Task to complete
Transcribe each record below character for character.

(Collected data)
$ cat src/flat_wrapper.sv
// flat-port wrapper written by rule: the top's interface ports become plain ports
module dmem_store_responder_flat 
#(
  parameter int unsigned DEPTH     = 64,
  parameter logic [31:0] PASS_ADDR = 32'd100,
  parameter logic [31:0] PASS_DATA = 32'd25,
  parameter int unsigned TIMEOUT   = 4096,
  parameter              INIT_FILE = ""
)
  (clk, reset, Done, Pass, FailCode, StoreCount, CycleCount, bus_MemWriteM, bus_DataAdrM, bus_WriteDataM, bus_ReadDataM);
  dmem_store_responder_if bus_i ();
  input  logic clk;
  input  logic reset;
  output logic Done;
  output logic Pass;
  output logic [1:0] FailCode;
  output logic [15:0] StoreCount;
  output logic [31:0] CycleCount;
  input wire logic [$bits(bus_i.MemWriteM)-1:0] bus_MemWriteM;
  input wire logic [$bits(bus_i.DataAdrM)-1:0] bus_DataAdrM;
  input wire logic [$bits(bus_i.WriteDataM)-1:0] bus_WriteDataM;
  output wire logic [$bits(bus_i.ReadDataM)-1:0] bus_ReadDataM;
  assign bus_i.MemWriteM = bus_MemWriteM;
  assign bus_i.DataAdrM = bus_DataAdrM;
  assign bus_i.WriteDataM = bus_WriteDataM;
  assign bus_ReadDataM = bus_i.ReadDataM;
  dmem_store_responder #(.DEPTH(DEPTH), .PASS_ADDR(PASS_ADDR), .PASS_DATA(PASS_DATA), .TIMEOUT(TIMEOUT), .INIT_FILE(INIT_FILE)) u_core (.clk(clk), .reset(reset), .bus(bus_i), .Done(Done), .Pass(Pass), .FailCode(FailCode), .StoreCount(StoreCount), .CycleCount(CycleCount));
endmodule
$ cat config.mk
export PLATFORM = sky130hd
export DESIGN_NAME = dmem_store_responder_flat
export DESIGN_NICKNAME = d
export VERILOG_FILES = /design/src/rtl/dmem_store_responder_if.sv /design/src/rtl/dmem_store_responder.sv /design/src/flat_wrapper.sv
export SDC_FILE = /design/constraint.sdc
export NUM_CORES = 2
export LEC_CHECK = 0
export BUFFER_PORTS_ARGS = -buffer_cell sky130_fd_sc_hd__buf_2
export CAP_MARGIN = 25
export CORE_ASPECT_RATIO = 1.2
export CORE_UTILIZATION = 39
export DETAILED_ROUTE_END_ITERATION = 7
export PLACE_DENSITY_LB_ADDON = 0.05
export REMOVE_ABC_BUFFERS = 1
export SETUP_SLACK_MARGIN = 0.4
export SYNTH_ARGS = -nofsm -noshare
export SYNTH_HDL_FRONTEND = slang
export SYNTH_SLANG_ARGS = --single-unit
$ cat constraint.sdc
create_clock -name clk -period 2.4 [get_ports clk]
set_input_delay 0.24 -clock clk [delete_from_list [all_inputs] [get_ports clk]]
set_output_delay 0.24 -clock clk [all_outputs]
set_load 0.02 [all_outputs]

Response
$ cat src/flat_wrapper.sv
// flat-port wrapper written by rule: the top's interface ports become plain ports
module dmem_store_responder_flat 
#(
  parameter int unsigned DEPTH     = 64,
  parameter logic [31:0] PASS_ADDR = 32'd100,
  parameter logic [31:0] PASS_DATA = 32'd25,
  parameter int unsigned TIMEOUT   = 4096,
  parameter              INIT_FILE = ""
)
  (clk, reset, Done, Pass, FailCode, StoreCount, CycleCount, bus_MemWriteM, bus_DataAdrM, bus_WriteDataM, bus_ReadDataM);
  dmem_store_responder_if bus_i ();
  input  logic clk;
  input  logic reset;
  output logic Done;
  output logic Pass;
  output logic [1:0] FailCode;
  output logic [15:0] StoreCount;
  output logic [31:0] CycleCount;
  input wire logic [$bits(bus_i.MemWriteM)-1:0] bus_MemWriteM;
  input wire logic [$bits(bus_i.DataAdrM)-1:0] bus_DataAdrM;
  input wire logic [$bits(bus_i.WriteDataM)-1:0] bus_WriteDataM;
  output wire logic [$bits(bus_i.ReadDataM)-1:0] bus_ReadDataM;
  assign bus_i.MemWriteM = bus_MemWriteM;
  assign bus_i.DataAdrM = bus_DataAdrM;
  assign bus_i.WriteDataM = bus_WriteDataM;
  assign bus_ReadDataM = bus_i.ReadDataM;
  dmem_store_responder #(.DEPTH(DEPTH), .PASS_ADDR(PASS_ADDR), .PASS_DATA(PASS_DATA), .TIMEOUT(TIMEOUT), .INIT_FILE(INIT_FILE)) u_core (.clk(clk), .reset(reset), .bus(bus_i), .Done(Done), .Pass(Pass), .FailCode(FailCode), .StoreCount(StoreCount), .CycleCount(CycleCount));
endmodule
$ cat config.mk
export PLATFORM = sky130hd
export DESIGN_NAME = dmem_store_responder_flat
export DESIGN_NICKNAME = d
export VERILOG_FILES = /design/src/rtl/dmem_store_responder_if.sv /design/src/rtl/dmem_store_responder.sv /design/src/flat_wrapper.sv
export SDC_FILE = /design/constraint.sdc
export NUM_CORES = 2
export LEC_CHECK = 0
export BUFFER_PORTS_ARGS = -buffer_cell sky130_fd_sc_hd__buf_2
export CAP_MARGIN = 25
export CORE_ASPECT_RATIO = 1.2
export CORE_UTILIZATION = 39
export DETAILED_ROUTE_END_ITERATION = 7
export PLACE_DENSITY_LB_ADDON = 0.05
export REMOVE_ABC_BUFFERS = 1
export SETUP_SLACK_MARGIN = 0.4
export SYNTH_ARGS = -nofsm -noshare
export SYNTH_HDL_FRONTEND = slang
export SYNTH_SLANG_ARGS = --single-unit
$ cat constraint.sdc
create_clock -name clk -period 2.4 [get_ports clk]
set_input_delay 0.24 -clock clk [delete_from_list [all_inputs] [get_ports clk]]
set_output_delay 0.24 -clock clk [all_outputs]
set_load 0.02 [all_outputs]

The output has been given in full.